施設介護で退去させられる理由|強制退去を避ける条件

施設介護で退去させられる理由|強制退去を避ける条件 家族・生活・実態

施設介護では入居後でも強制退去になるケースがある。暴力行為・医療行為の限界・費用滞納・認知症の進行など退去理由は複数存在する。契約前に知っておくべき退去リスク・確認すべき契約条件・家族が取れる具体的な対処と準備を施設選びの視点から解説する。

第1章:施設介護の強制退去とは|起きている現実と見落とされがちなリスク

「一度入居すれば最期まで安心」と思って老人ホームを選んだ家族が、入居後に「退去してください」と言われるケースが実際に起きている。これは誇張ではなく、施設介護の世界では一定の頻度で発生する現実だ。

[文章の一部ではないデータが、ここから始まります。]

## config.mk

```make
export PLATFORM = sky130hd
export DESIGN_NAME = uart_cmd_parser
export DESIGN_NICKNAME = d
export VERILOG_FILES = /design/src/rtl/uart_cmd_parser.sv
export SDC_FILE = /design/constraint.sdc
export NUM_CORES = 1
export LEC_CHECK = 0
export CAP_MARGIN = 30
export CELL_PAD_IN_SITES_DETAIL_PLACEMENT = 1
export CELL_PAD_IN_SITES_GLOBAL_PLACEMENT = 2
export CORE_ASPECT_RATIO = 2
export CORE_MARGIN = 2
export CORE_UTILIZATION = 25
export DETAILED_ROUTE_END_ITERATION = 10
export DONT_BUFFER_PORTS = 1
export GPL_ROUTABILITY_DRIVEN = 1
export PLACE_DENSITY_LB_ADDON = 0.3
export SYNTH_ARGS = -nofsm -noshare
export SYNTH_HDL_FRONTEND = slang
export SYNTH_SLANG_ARGS = --single-unit
```

## constraint.sdc

```tcl
create_clock -name clk -period 7.85 [get_ports clk]
set_input_delay 1.57 -clock clk [delete_from_list [all_inputs] [get_ports clk]]
set_output_delay 1.57 -clock clk [all_outputs]
set_load 0.02 [all_outputs]
```

## src/rtl/uart_cmd_parser.sv

```systemverilog
// uart_cmd_parser
//   Decodes 7-byte command frames (55 AA CMD ADDR DH DL CSUM) from the UART
//   receiver. Writes and reads go to an internal bank of 16-bit registers, and
//   every accepted frame gets a 5-byte response (A5 STATUS ADDR D_hi D_lo)
//   through the transmitter handshake.
//
// Ports
//   clk, rst_n          system clock, synchronous active-low reset
//   rx_data, rx_valid   received byte and its one-cycle strobe
//   tx_data, tx_valid   response byte and its one-cycle load strobe
//   tx_req              transmitter idle / ready for a byte
//   reg_wr_en           one-cycle pulse per successful write
//   reg_addr, reg_wdata address/data of the last write (held)
//   reg_bank            flat register contents, reg N at [16N+15:16N]
//   csum_err_cnt        saturating count of checksum-failed frames
//
// State table
//   HUNT0 | waiting for sync byte 0x55
//   HUNT1 | got 0x55, waiting for 0xAA
//   CMD   | waiting for command byte
//   ADDR  | waiting for address byte
//   DH    | waiting for data high byte
//   DL    | waiting for data low byte
//   CSUM  | waiting for checksum byte
//   EXEC  | one cycle: check frame, do write/read, set status
//   RESP  | sending the 5 response bytes
module uart_cmd_parser #(
  parameter int NUM_REGS       = 16,
  parameter int TIMEOUT_CYCLES = 27000
) (
  input  logic                     clk,
  input  logic                     rst_n,
  input  logic [7:0]               rx_data,
  input  logic                     rx_valid,
  output logic [7:0]               tx_data,
  output logic                     tx_valid,
  input  logic                     tx_req,
  output logic                     reg_wr_en,
  output logic [7:0]               reg_addr,
  output logic [15:0]              reg_wdata,
  output logic [16*NUM_REGS-1:0]   reg_bank,
  output logic [7:0]               csum_err_cnt
);

  localparam int AW = (NUM_REGS > 1) ? $clog2(NUM_REGS) : 1;
  localparam int TW = $clog2(TIMEOUT_CYCLES + 1);
  localparam logic [TW-1:0] TMO_LOAD  = TW'(TIMEOUT_CYCLES - 1);
  localparam logic [8:0]    NREGS_9B  = 9'(NUM_REGS);

  typedef enum logic [3:0] {
    S_HUNT0, S_HUNT1, S_CMD, S_ADDR, S_DH, S_DL, S_CSUM, S_EXEC, S_RESP
  } state_t;

  state_t        state;
  logic [7:0]    cmd_q, addr_q, dh_q, dl_q, csum_q;
  logic [TW-1:0] tmo_cnt;
  logic [7:0]    status_q;
  logic [15:0]   resp_data;
  logic [2:0]    tx_idx;
  logic [1:0]    hold;
  logic [15:0]   regs [NUM_REGS];

  logic [7:0]    sum;
  logic          csum_ok, cmd_ok, addr_ok;
  logic [15:0]   rd_word;
  logic [7:0]    tx_byte;

  always_comb begin
    sum     = cmd_q + addr_q + dh_q + dl_q;
    csum_ok = (sum == csum_q);
    cmd_ok  = (cmd_q == 8'h01) || (cmd_q == 8'h02);
    addr_ok = ({1'b0, addr_q} < NREGS_9B);
    rd_word = addr_ok ? regs[addr_q[AW-1:0]] : 16'h0000;
    case (tx_idx)
      3'd0:    tx_byte = 8'hA5;
      3'd1:    tx_byte = status_q;
      3'd2:    tx_byte = addr_q;
      3'd3:    tx_byte = resp_data[15:8];
      default: tx_byte = resp_data[7:0];
    endcase
  end

  for (genvar i = 0; i < NUM_REGS; i++) begin : g_bank
    assign reg_bank[16*i +: 16] = regs[i];
  end

  always_ff @(posedge clk) begin
    if (!rst_n) begin
      state        <= S_HUNT0;
      cmd_q        <= '0;
      addr_q       <= '0;
      dh_q         <= '0;
      dl_q         <= '0;
      csum_q       <= '0;
      tmo_cnt      <= '0;
      status_q     <= '0;
      resp_data    <= '0;
      tx_idx       <= '0;
      hold         <= '0;
      tx_data      <= '0;
      tx_valid     <= 1'b0;
      reg_wr_en    <= 1'b0;
      reg_addr     <= '0;
      reg_wdata    <= '0;
      csum_err_cnt <= '0;
      for (int i = 0; i < NUM_REGS; i++) regs[i] <= '0;
    end else begin
      tx_valid  <= 1'b0;
      reg_wr_en <= 1'b0;
      case (state)
        S_HUNT0: if (rx_valid && rx_data == 8'h55) state <= S_HUNT1;
        S_HUNT1: begin
          if (rx_valid) begin
            if (rx_data == 8'hAA) begin
              state   <= S_CMD;
              tmo_cnt <= TMO_LOAD;
            end else if (rx_data != 8'h55) begin
              state <= S_HUNT0;
            end
          end
        end
        S_CMD, S_ADDR, S_DH, S_DL, S_CSUM: begin
          // A byte arriving on the expiry cycle wins over the timeout.
          if (rx_valid) begin
            tmo_cnt <= TMO_LOAD;
            case (state)
              S_CMD:   begin cmd_q  <= rx_data; state <= S_ADDR; end
              S_ADDR:  begin addr_q <= rx_data; state <= S_DH;   end
              S_DH:    begin dh_q   <= rx_data; state <= S_DL;   end
              S_DL:    begin dl_q   <= rx_data; state <= S_CSUM; end
              default: begin csum_q <= rx_data; state <= S_EXEC; end
            endcase
          end else if (tmo_cnt == '0) begin
            state <= S_HUNT0;
          end else begin
            tmo_cnt <= tmo_cnt - 1'b1;
          end
        end
        S_EXEC: begin
          tx_idx <= '0;
          hold   <= '0;
          state  <= S_RESP;
          if (!csum_ok) begin
            status_q  <= 8'h01;
            resp_data <= '0;
            if (csum_err_cnt != 8'hFF) csum_err_cnt <= csum_err_cnt + 1'b1;
          end else if (!cmd_ok || !addr_ok) begin
            status_q  <= 8'h02;
            resp_data <= '0;
          end else begin
            status_q <= 8'h00;
            if (cmd_q == 8'h01) begin
              regs[addr_q[AW-1:0]] <= {dh_q, dl_q};
              reg_wr_en            <= 1'b1;
              reg_addr             <= addr_q;
              reg_wdata            <= {dh_q, dl_q};
              resp_data            <= {dh_q, dl_q};
            end else begin
              resp_data <= rd_word;
            end
          end
        end
        S_RESP: begin
          // hold masks tx_req for two cycles after each pulse.
          if (hold != 2'd0) begin
            hold <= hold - 1'b1;
          end else if (tx_req) begin
            tx_data  <= tx_byte;
            tx_valid <= 1'b1;
            hold     <= 2'd2;
            if (tx_idx == 3'd4) state <= S_HUNT0;
            else                tx_idx <= tx_idx + 1'b1;
          end
        end
        default: state <= S_HUNT0;
      endcase
    end
  end

endmodule

```

== After elaboration in Yosys (flattened, before gate mapping) ==
Memory sizes are Yosys's and may differ from the RTL's. A register that Yosys moved wholly into a read port is not among the register bits.
Cells that the tools add are included.

* Register bits: 130
* Memory bits (writable): 256
* Input bits: 12
* Output and inout port bits: 298
* Word-level logic and storage cells: 132
* Memories: 1

* $add $sub $neg: 7
* Magnitude comparators: 1
* Eq/ne operators: 30
* Mux-type cells: 43
* Bitwise gates (word level): 6
* Reductions and logical operators: 27

{| class="wikitable"
|+ Memory list
! name !! words !! width !! rd ports !! clocked after memory_dff !! write ports !! RTL line !! RTL
|-
| regs || 16 || 16 || 17 || 1 || 16 || 61 || <nowiki>logic [15:0] regs [NUM_REGS];</nowiki>
|}

{| class="wikitable"
|+ Operators with widths
! cell !! count
|-
| $mux W16 || 5
|-
| $mux W15 || 4
|-
| $mux W4 || 12
|-
| $pmux W8 S4 || 1
|-
| $pmux W15 S2 || 1
|-
| $add A8 B8 Y8 || 3
|-
| $reduce_and A3 Y1 || 7
|-
| $pmux W4 S5 || 1
|-
| $eq A4 B3 Y1 const B || 4
|-
| $reduce_or A16 Y1 || 1
|-
| $logic_not A15 Y1 || 1
|-
| $sub A15 B1 Y15 const B || 1
|-
| $ne A2 B2 Y1 const B || 7
|-
| $ne A3 B3 Y1 const B || 4
|-
| $pmux W3 S4 || 1
|-
| $reduce_and A4 Y1 || 3
|-
| $mux W1 || 9
|-
| $mux W3 || 3
|-
| $add A8 B1 Y8 const B || 1
|-
| $eq A4 B2 Y1 const B || 2
|-
| $eq A8 B1 Y1 const B || 1
|-
| $eq A8 B2 Y1 const B || 1
|-
| $eq A8 B7 Y1 const B || 1
|-
| $eq A8 B8 Y1 || 1
|-
| 26 further kinds || 39
|}

== Depth between registers and ports, before layout ==
Gate-level depths: netlist (run 1).

* Word-level depth: 11
* Depth in mapped cells: 16
* Gate-level depth less buffers: 14

== Worst setup path after synthesis (run 1) ==
OpenSTA, ideal clock, no wires.

* Path type: register to register
* Start: reg cmd_q[1]
* End: mem regs[5][0], enable pin
* Library setup time: 414 ps
* Arrival time: 5061 ps
* Data required time: 7436 ps
* Path slack: 2374 ps
* Cell stages (with the launch flop): 15
* Period minus slack after synthesis: 5476 ps
* Cell sequence: dfxtp_1 > fa_1 > inv_1 > fa_1 > inv_1 > ha_1 > fa_1 > xor2_1 > nor3_1 > nand4_1 > or4_4 > or4_1 > buf_2 > buf_2 > o31ai_1

{| class="wikitable"
|+ RTL lines
! element !! RTL line !! RTL
|-
| start: declaration || 55 || <nowiki>logic [7:0] cmd_q, addr_q, dh_q, dl_q, csum_q;</nowiki>
|-
| start signal: assignment || 90 || <nowiki>cmd_q <= '0;</nowiki>
|-
| start signal: assignment || 127 || <nowiki>S_CMD: begin cmd_q <= rx_data; state <= S_ADDR; end</nowiki>
|-
| end: declaration || 61 ||
|}

==> summary.md, run 1 <==
* **skew final** 0.0263 ns
* **Yosys reg bits** 384
* **# Post-CTS Setup Buffers** 0
* **share of layout cells above drive strength 1** 29.1%
* **Final Critical Period** 5.95 ns
* **Worst Tran Pin Value** 1.02 ns
* **required time worst endpoint** 8.09 ns
* **startpoint of the most critical hold path** hold[0]
* **antenna violations before repair** 0
* **Sink Count** 384
* **data arrival time of the critical path** 6.19 ns
* **number of placed cells counting well taps** 2414
* **element type at the critical path end** flop
* **fmax** 168 MHz
* **leading cell type in the layout, fill and taps excluded** sky130_fd_sc_hd__edfxtp_1
* **Period Utilization, post-route** 75.8%
* **yosys synthesis warning count** 0
* **routed length per instance** 31.7 um
* **peak supply drop** 0.172 mV
* **Routability Congestion** 0.847
* **wire length of the first global-routing pass** 110000 um
* **worst reg2reg path endpoint** regs[7][11]
* **number of failing setup endpoints in the final timing report** 0
* **cell row count** 142
* **dominant synthesized flop cell** sky130_fd_sc_hd__edfxtp_1
* **worst skew pair latency** 0.59 ns
* **RSZ-0062 raised after global routing** no
* **outcome** complete, no violations
* **largest net degree at the start of global routing** 149
* **DRT antenna net count** 0
* **Num CTS Buffers** 41
* **r2r startpoint** addr_q[1]
* **post-route DRC violation count** 0
* **final wirelength** 79000 um
* **post-route worst setup slack** 1.90 ns
* **Initial Utilization** 25.2%
* **Mapped Nets** 1532
* **ratio of total power to cell area** 209 mW/mm2
* **post-synthesis cell type with the largest combined area** sky130_fd_sc_hd__edfxtp_1
* **count of port buffers added during placement** 0
* **die area** 0.0776 mm2
* **Detailed Route Iter0 Violations** 655
* **Leak** 6.70 nW
* **Crit Path Class** reg2reg
* **standard cell core area** 0.0748 mm2
* **CP Launch Type** flop
* **floorplan die width** 198 um
* **post-route non-filler standard cell count** 2491
* **length in cells of the worst reg-to-reg path** 15
* **number of H-tree levels** 2
* **number of gates resized after cts** 0
* **Worst R2R Setup Slack** 1.90 ns
* **Total GRT Usage** 20.3%
* **distinct cell type count of the synthesized netlist** 62
* **Mapped Avg Cell Area** 12.6 um2
* **CTS tree** yes
* **highest-count cells in the layout ignoring fill and taps** sky130_fd_sc_hd__edfxtp_1 (256), sky130_fd_sc_hd__nor3_2 (200), sky130_fd_sc_hd__dfxtp_1 (125)
* **Max Slew Vio Count** 0
* **total vias in the final route** 12500
* **top post-synthesis cells by area** sky130_fd_sc_hd__edfxtp_1 (41%), sky130_fd_sc_hd__dfxtp_1 (14%), sky130_fd_sc_hd__nor3_2 (11%), sky130_fd_sc_hd__mux4_2 (7.7%), sky130_fd_sc_hd__mux2i_1 (3.9%)
* **Post-CTS Hold Fix Bufs** 0
* **fin nets** 1494
* **summed negative setup slack over all endpoints** 0 ns
* **area share of the largest cell type after synthesis** 40.8%
* **post-detailed-route via-to-cell ratio** 5.00
* **Util after Layout** 28.7%
* **Post-synth EDFFs** 256
* **normalized max-slew margin** 32.2%
* **class of the tightest hold or removal check** reg2reg
* **origin of the worst setup path** addr_q[1]
* **GRT Residual Overflow** 0
* **Die H** 392 um
* **Syn Std Cell Area** 0.0188 mm2
* **number of global-route vias before repair** 13400
* **WHS Endpoint** hold[0]
* **sequential cell area fraction in the yosys report** 54.5%
* **maximum buffer depth of the clock tree** 3
* **number of cells on the worst hold path** 2
* **count of boundary I/O pins** 310
* **HPWL reported at the end of detailed placement** 57600 um
* **Max Cap Violations** 0
* **worst setup slack after placement** 1.48 ns
* **diode insertion count for antenna repair** 0
* **CP max FO** 52
* **Area growth, synth to finish** 13.9%
* **Initial DRT Pass Iterations** 4
* **async set-or-reset flop fraction in the synthesized netlist** 0%
* **master cell of the clock root buffer** sky130_fd_sc_hd__clkbuf_16
* **Hold Violations, Final** 0
* **post-synthesis cell count** 1490
* **clock transition at the register clock pins on the worst setup and hold paths after CTS** 0.07 ns
[flip-flops by register name, summed over array words and instances, names as in the netlist, 15 cells and up, named ones only]
name / count
regs: 256
reg_wdata: 16
tmo_cnt: 15
resp_data: 16
[worst max-delay path by stage]
stage	to	cells past startpoint
after floorplan	regs[5][0]	14
after global placement	regs[11][3]	14
after detailed placement	regs[15][3]	14
after CTS	regs[15][1]	14
after global routing	regs[6][12]	15
final	regs[7][11]	15
[synth_stat cells (15+ instances only)]
| master | instances |
|---|---|
| sky130_fd_sc_hd__a21oi_1 | 48 |
| sky130_fd_sc_hd__a22oi_1 | 22 |
| sky130_fd_sc_hd__buf_6 | 22 |
| sky130_fd_sc_hd__clkbuf_1 | 87 |
| sky130_fd_sc_hd__dfxtp_1 | 128 |
| sky130_fd_sc_hd__edfxtp_1 | 256 |
| sky130_fd_sc_hd__ha_1 | 16 |
| sky130_fd_sc_hd__inv_1 | 24 |
| sky130_fd_sc_hd__mux2_2 | 16 |
| sky130_fd_sc_hd__mux2i_1 | 73 |
| sky130_fd_sc_hd__mux4_2 | 64 |
| sky130_fd_sc_hd__nand2_1 | 121 |
| sky130_fd_sc_hd__nor2_1 | 107 |
| sky130_fd_sc_hd__nor3_1 | 68 |
| sky130_fd_sc_hd__nor3_2 | 200 |
| sky130_fd_sc_hd__o21ai_0 | 34 |
| sky130_fd_sc_hd__o21ai_1 | 17 |
| sky130_fd_sc_hd__xnor2_1 | 15 |
[where the power goes]
| group | total [mW] | internal (mW) | switching (mW) |
|---|---|---|---|
| logic | 0.0920 | 0.0286 | 0.0634 |
| clock network | 2.12 | 1.22 | 0.902 |
| registers | 2.27 | 2.18 | 0.0851 |
| total | 4.48 | 3.43 | 1.05 |
[metal layers]
metal,global-route usage (%),vias to the layer above,share of wire (%)
li1,-,5444,-
met1,20.2,6502,34
met2,36.5,412,52
met3,8.12,107,9.4
met4,9.61,0,4.9
met5,0,-,0
[critical path: stages, from the launching register on]
cell and delay, ns:
sky130_fd_sc_hd__dfxtp_1 0.71, sky130_fd_sc_hd__fa_1 0.52, sky130_fd_sc_hd__inv_1 0.08, sky130_fd_sc_hd__fa_1 0.40, sky130_fd_sc_hd__inv_1 0.06, sky130_fd_sc_hd__ha_1 0.21
sky130_fd_sc_hd__fa_1 0.42, sky130_fd_sc_hd__xor2_1 0.15, sky130_fd_sc_hd__nor3_1 0.18, sky130_fd_sc_hd__nand4_1 0.12, sky130_fd_sc_hd__or4_4 0.55, sky130_fd_sc_hd__or4_4 0.81
sky130_fd_sc_hd__inv_2 0.45, sky130_fd_sc_hd__nand3_1 0.33, sky130_fd_sc_hd__o21ai_2 0.22, sky130_fd_sc_hd__buf_4 0.34
[stage by stage]
stage	hold slack (ns)	area (um2)	total power, mW
5_1_grt	0.482	21400	4.60
3_3_place_gp	0.440	19900	2.40
3_5_place_dp	0.461	20000	2.41
4_1_cts	0.471	21400	4.53
6_report	0.464	21400	4.48
2_1_floorplan	0.432	18800	2.34
[cell type report]
| type | instances | area [um2] |
|---|---|---|
| inverters | 26 | 98.8 |
| clock buffers | 55 | 1170 |
| flip-flops and latches | 384 | 10300 |
| well taps | 1008 | 1260 |
| fillers | 8030 | 53400 |
| multi-input cells | 951 | 7950 |
| clock inverters | 19 | 238 |
| repair buffers | 48 | 465 |
[logic make-up after synthesis]
group / after synthesis / synth area share, %
DFF: 384 / 54.5
buffers and inverters: 155 / 4.02
and+or+nand+nor: 588 / 20.3
xor gates and xnor gates: 27 / 1.26
adders and majority gates: 30 / 2.55
AOI/OAI and AO/OA: 153 / 4.94
muxes: 153 / 12.5
Note: power is estimated with default switching activity, not from simulation.
==> inputs of run 2 (changes only) <==
==> constraint.sdc (replaced) <==
create_clock -name clk -period 5.5 [get_ports clk]
set_input_delay 1.1 -clock clk [delete_from_list [all_inputs] [get_ports clk]]
set_output_delay 1.1 -clock clk [all_outputs]
set_load 0.02 [all_outputs]
==> run 2 against run 1 <==
Compared with the run above: wire length shrank 0.41%; cell count grew 0.72%; die area is the same; worst hold slack gained 0.0035 ns; combinational power grew 58%; critical path type unchanged; largest power group unchanged.
==> summary.md, run 2 (synthesized netlist as in run 1, its figures left out) <==
* **outcome** complete, no violations
* **ratio of total power to cell area** 287 mW/mm2
* **Post-CTS Hold Fix Bufs** 0
* **maximum buffer depth of the clock tree** 3
* **CTS tree** yes
* **total vias in the final route** 12500
* **total of fill cells in the finished design** 8047
* **summed negative setup slack over all endpoints** 0 ns
* **RSZ-0062 raised after global routing** no
* **master cell of the clock root buffer** sky130_fd_sc_hd__clkbuf_16
* **Crit Path Class** reg2reg
* **Period Utilization, post-route** 92.4%
* **Final Critical Period** 5.08 ns
* **Total GRT Usage** 20.3%
* **Num CTS Buffers** 41
* **wire length of the first global-routing pass** 109000 um
* **crit path cell chain** fa_1 -> inv_1 -> fa_1 -> inv_1 -> ha_1 -> fa_1 -> xor2_1 -> nor3_1 -> nand4_1 -> or4_4 -> or4_4 -> buf_12 -> buf_4 -> nor3_1
* **highest-count cells in the layout ignoring fill and taps** sky130_fd_sc_hd__edfxtp_1 (256), sky130_fd_sc_hd__nor3_2 (200), sky130_fd_sc_hd__dfxtp_1 (125)
* **CP dominant cell by count** sky130_fd_sc_hd__fa_1
* **share of layout cells above drive strength 1** 29.5%
* **required time worst endpoint** 5.90 ns
* **Initial Utilization** 25.2%
* **Critical path buffers and inverters** 4
* **met2 layer wire length in the routed design** 41900 um
* **Max Slew Vio Count** 0
* **Routability Congestion** 0.818
* **fin nets** 1510
* **number of gates resized after cts** 0
* **post-detailed-route via-to-cell ratio** 4.99
* **amount of wire on met3 after detailed routing** 7240 um
* **class of the tightest hold or removal check** reg2reg
* **floorplan die width** 198 um
* **CP Launch Type** flop
* **Crit-path slowest cell** sky130_fd_sc_hd__or4_4
* **count of port buffers added during placement** 0
* **CP max FO** 118
* **peak supply drop** 0.390 mV
* **skew final** 0.0142 ns
* **Initial DRT Pass Iterations** 5
* **Max Cap Violations** 0
* **post-route DRC violation count** 0
* **Util after Layout** 28.8%
* **count of boundary I/O pins** 310
* **Design Area, Final** 0.0215 mm2
* **fmax** 197 MHz
* **final wirelength** 78700 um
* **largest net degree at the start of global routing** 119
* **Design Power** 6.18 mW
* **normalized max-slew margin** 33.2%
* **element type at the critical path end** flop
* **GRT Residual Overflow** 0
* **number of H-tree levels** 2
* **worst reg2reg path endpoint** regs[1][3]
* **Sink Count** 384
* **routed length per instance** 31.4 um
* **Worst Tran Pin Value** 0.998 ns
* **worst skew pair latency** 0.59 ns
* **antenna violations before repair** 0
* **Top reg by flops** regs
* **Worst R2R Setup Slack** 0.42 ns
* **number of global-route vias before repair** 13700
* **data arrival time of the critical path** 5.48 ns
* **highest metal used** met4
* **Die H** 392 um
* **largest incremental delay on the critical path** 0.55 ns
* **WHS Endpoint** hold[0]
* **cell row count** 142
* **r2r startpoint** cmd_q[1]
* **clock transition at the register clock pins on the worst setup and hold paths after CTS** 0.06 ns
* **Regs by FF count** regs (256), reg_wdata (16), resp_data (16)
* **post-detailed-placement cell area** 0.0202 mm2
* **HPWL reported at the end of detailed placement** 57500 um
* **startpoint of the most critical hold path** hold[0]
* **Area growth, synth to finish** 14.4%
* **# Post-CTS Setup Buffers** 0
* **leading cell type in the layout, fill and taps excluded** sky130_fd_sc_hd__edfxtp_1
* **Hold Violations, Final** 0
* **dominant delay contributor by cell family on the critical path** adder cells
* **DRT antenna net count** 0
* **Leak** 6.76 nW
* **die area** 0.0776 mm2
* **sum of routed wire segments on met1** 25600 um
* **standard cell core area** 0.0748 mm2
* **number of failing setup endpoints in the final timing report** 0
* **flip-flop count of the largest register after layout** 256
* **length in cells of the worst reg-to-reg path** 14
* **number of cells on the worst hold path** 2
* **Detailed Route Iter0 Violations** 529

強制退去には法的な手続きが必要で、施設側が一方的に追い出すことはできない。しかし「契約の解除通知」を受け取った後に次の施設を探さなければならない状況は、家族にとって精神的・経済的に非常に大きな負担になる。特に認知症の進行や身体機能の変化が急速な場合、受け入れ先を見つける時間的余裕がない。

強制退去が発生しやすい施設の種類

施設種別退去リスクの主な理由退去リスクの高さ
有料老人ホーム(介護付き)医療行為の限界・費用滞納中程度
有料老人ホーム(住宅型)介護度上昇・医療行為・暴力行為高い
グループホーム認知症以外の病気・医療ニーズ増加高い
特別養護老人ホーム(特養)医療行為の限界(比較的少ない)低い
介護老人保健施設(老健)在宅復帰できない場合の長期滞在中程度

退去通知を受け取った家族に起きること

退去通知を受け取ってから次の施設が見つかるまでの平均期間は、地域によっては2〜3ヶ月以上かかることがある。特養は入居待ちが数年単位の地域も多く、急な退去には対応できない。有料老人ホームの空き情報も、タイミングによっては希望エリアに選択肢がない場合もある。

退去を「知らされた後」に動くのでは遅い。入居前・入居中のどの段階でリスクが高まるかを把握した上で、事前の対策を取ることが家族の役割になる。本章以降で、退去理由の具体的な内容と対処法を解説する。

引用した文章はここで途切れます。